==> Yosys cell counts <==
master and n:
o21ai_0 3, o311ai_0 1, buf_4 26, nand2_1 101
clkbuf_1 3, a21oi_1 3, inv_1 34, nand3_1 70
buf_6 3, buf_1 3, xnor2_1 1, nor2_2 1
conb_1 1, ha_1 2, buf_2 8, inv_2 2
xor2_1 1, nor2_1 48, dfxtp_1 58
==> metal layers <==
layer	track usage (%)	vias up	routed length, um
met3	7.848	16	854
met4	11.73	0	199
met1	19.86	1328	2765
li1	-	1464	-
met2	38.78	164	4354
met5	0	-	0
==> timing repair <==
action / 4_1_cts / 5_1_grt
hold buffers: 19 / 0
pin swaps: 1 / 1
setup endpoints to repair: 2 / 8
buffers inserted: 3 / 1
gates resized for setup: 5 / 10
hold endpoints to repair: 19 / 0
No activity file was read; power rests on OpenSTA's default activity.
### config.mk
export PLATFORM = sky130hd
export DESIGN_NAME = z80_uart_tx
export DESIGN_NICKNAME = d
export VERILOG_FILES = /design/src/rtl/z80_uart_tx_pkg.sv /design/src/rtl/z80_uart_tx_fifo.sv /design/src/rtl/z80_uart_tx.sv
export SDC_FILE = /design/constraint.sdc
export NUM_CORES = 1
export LEC_CHECK = 0
export ABC_AREA = 1
export CAP_MARGIN = 20
export CELL_PAD_IN_SITES_DETAIL_PLACEMENT = 0
export CELL_PAD_IN_SITES_GLOBAL_PLACEMENT = 1
export CORE_MARGIN = 4
export CORE_UTILIZATION = 43
export DETAILED_ROUTE_END_ITERATION = 16
export GPL_TIMING_DRIVEN = 0
export PLACE_DENSITY = 0.8
export SLEW_MARGIN = 15
export SYNTH_ARGS = -nofsm -noshare
export SYNTH_HDL_FRONTEND = slang
export SYNTH_SLANG_ARGS = --single-unit
### constraint.sdc
create_clock -name clk -period 1.9 [get_ports clk]
set_clock_uncertainty 0.1 [all_clocks]
set_input_delay 0.57 -clock clk [delete_from_list [all_inputs] [get_ports clk]]
set_output_delay 0.57 -clock clk [all_outputs]
set_load 0.03 [all_outputs]
$ cat src/rtl/mul_share_pkg.sv
// Shared types and helpers for the shared-multiplier scheduler.
package mul_share_pkg;

    // Width of the issued-operation counter.
    localparam int OP_CNT_W = 16;

    // Widest requester id needed (NREQ up to 8).
    localparam int MAX_IDW = 3;

    // Requester id width: max(1, clog2(n)).
    function automatic int calc_idw(input int n);
        return (n <= 2) ? 1 : $clog2(n);
    endfunction

    // One tag pipeline stage: marks a product in flight and its owner.
    typedef struct packed {
        logic               valid;
        logic [MAX_IDW-1:0] id;
    } tag_t;

endpackage

$ cat src/rtl/mul_share_rr_arb.sv
// Round-robin arbiter. The search starts at rr_ptr, and the pointer moves past
// the winner only when the grant turns into a completed issue.
module mul_share_rr_arb
    import mul_share_pkg::*;
#(
    parameter int NREQ = 4,
    localparam int IDW = calc_idw(NREQ)
) (
    input  logic            clk,
    input  logic            rst,
    input  logic [NREQ-1:0] req,
    input  logic            advance,
    output logic [NREQ-1:0] grant,
    output logic [IDW-1:0]  grant_id,
    output logic            grant_any,
    output logic [IDW-1:0]  rr_ptr
);

    int             sum;
    logic [IDW-1:0] idx;

    // First valid requester at or after rr_ptr, wrapping modulo NREQ.
    always_comb begin
        grant     = '0;
        grant_id  = '0;
        grant_any = 1'b0;
        sum       = 0;
        idx       = '0;
        for (int k = 0; k < NREQ; k++) begin
            sum = int'(rr_ptr) + k;
            if (sum >= NREQ) sum = sum - NREQ;
            idx = IDW'(sum);
            if (!grant_any && req[idx]) begin
                grant[idx] = 1'b1;
                grant_id   = idx;
                grant_any  = 1'b1;
            end
        end
    end

    // Pointer moves to winner+1 (mod NREQ) on each completed issue.
    always_ff @(posedge clk) begin
        if (rst) begin
            rr_ptr <= '0;
        end else if (advance) begin
            if (int'(grant_id) == NREQ - 1) rr_ptr <= '0;
            else                            rr_ptr <= grant_id + 1'b1;
        end
    end

endmodule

++++++

» WORK REQUEST: Please transcribe the data shown above in full, exactly as it stands.

» SOLUTION FOR THIS EXERCISE:
==> Yosys cell counts <==
master and n:
o21ai_0 3, o311ai_0 1, buf_4 26, nand2_1 101
clkbuf_1 3, a21oi_1 3, inv_1 34, nand3_1 70
buf_6 3, buf_1 3, xnor2_1 1, nor2_2 1
conb_1 1, ha_1 2, buf_2 8, inv_2 2
xor2_1 1, nor2_1 48, dfxtp_1 58
==> metal layers <==
layer	track usage (%)	vias up	routed length, um
met3	7.848	16	854
met4	11.73	0	199
met1	19.86	1328	2765
li1	-	1464	-
met2	38.78	164	4354
met5	0	-	0
==> timing repair <==
action / 4_1_cts / 5_1_grt
hold buffers: 19 / 0
pin swaps: 1 / 1
setup endpoints to repair: 2 / 8
buffers inserted: 3 / 1
gates resized for setup: 5 / 10
hold endpoints to repair: 19 / 0
No activity file was read; power rests on OpenSTA's default activity.
### config.mk
export PLATFORM = sky130hd
export DESIGN_NAME = z80_uart_tx
export DESIGN_NICKNAME = d
export VERILOG_FILES = /design/src/rtl/z80_uart_tx_pkg.sv /design/src/rtl/z80_uart_tx_fifo.sv /design/src/rtl/z80_uart_tx.sv
export SDC_FILE = /design/constraint.sdc
export NUM_CORES = 1
export LEC_CHECK = 0
export ABC_AREA = 1
export CAP_MARGIN = 20
export CELL_PAD_IN_SITES_DETAIL_PLACEMENT = 0
export CELL_PAD_IN_SITES_GLOBAL_PLACEMENT = 1
export CORE_MARGIN = 4
export CORE_UTILIZATION = 43
export DETAILED_ROUTE_END_ITERATION = 16
export GPL_TIMING_DRIVEN = 0
export PLACE_DENSITY = 0.8
export SLEW_MARGIN = 15
export SYNTH_ARGS = -nofsm -noshare
export SYNTH_HDL_FRONTEND = slang
export SYNTH_SLANG_ARGS = --single-unit
### constraint.sdc
create_clock -name clk -period 1.9 [get_ports clk]
set_clock_uncertainty 0.1 [all_clocks]
set_input_delay 0.57 -clock clk [delete_from_list [all_inputs] [get_ports clk]]
set_output_delay 0.57 -clock clk [all_outputs]
set_load 0.03 [all_outputs]
$ cat src/rtl/mul_share_pkg.sv
// Shared types and helpers for the shared-multiplier scheduler.
package mul_share_pkg;

    // Width of the issued-operation counter.
    localparam int OP_CNT_W = 16;

    // Widest requester id needed (NREQ up to 8).
    localparam int MAX_IDW = 3;

    // Requester id width: max(1, clog2(n)).
    function automatic int calc_idw(input int n);
        return (n <= 2) ? 1 : $clog2(n);
    endfunction

    // One tag pipeline stage: marks a product in flight and its owner.
    typedef struct packed {
        logic               valid;
        logic [MAX_IDW-1:0] id;
    } tag_t;

endpackage

$ cat src/rtl/mul_share_rr_arb.sv
// Round-robin arbiter. The search starts at rr_ptr, and the pointer moves past
// the winner only when the grant turns into a completed issue.
module mul_share_rr_arb
    import mul_share_pkg::*;
#(
    parameter int NREQ = 4,
    localparam int IDW = calc_idw(NREQ)
) (
    input  logic            clk,
    input  logic            rst,
    input  logic [NREQ-1:0] req,
    input  logic            advance,
    output logic [NREQ-1:0] grant,
    output logic [IDW-1:0]  grant_id,
    output logic            grant_any,
    output logic [IDW-1:0]  rr_ptr
);

    int             sum;
    logic [IDW-1:0] idx;

    // First valid requester at or after rr_ptr, wrapping modulo NREQ.
    always_comb begin
        grant     = '0;
        grant_id  = '0;
        grant_any = 1'b0;
        sum       = 0;
        idx       = '0;
        for (int k = 0; k < NREQ; k++) begin
            sum = int'(rr_ptr) + k;
            if (sum >= NREQ) sum = sum - NREQ;
            idx = IDW'(sum);
            if (!grant_any && req[idx]) begin
                grant[idx] = 1'b1;
                grant_id   = idx;
                grant_any  = 1'b1;
            end
        end
    end

    // Pointer moves to winner+1 (mod NREQ) on each completed issue.
    always_ff @(posedge clk) begin
        if (rst) begin
            rr_ptr <= '0;
        end else if (advance) begin
            if (int'(grant_id) == NREQ - 1) rr_ptr <= '0;
            else                            rr_ptr <= grant_id + 1'b1;
        end
    end

endmodule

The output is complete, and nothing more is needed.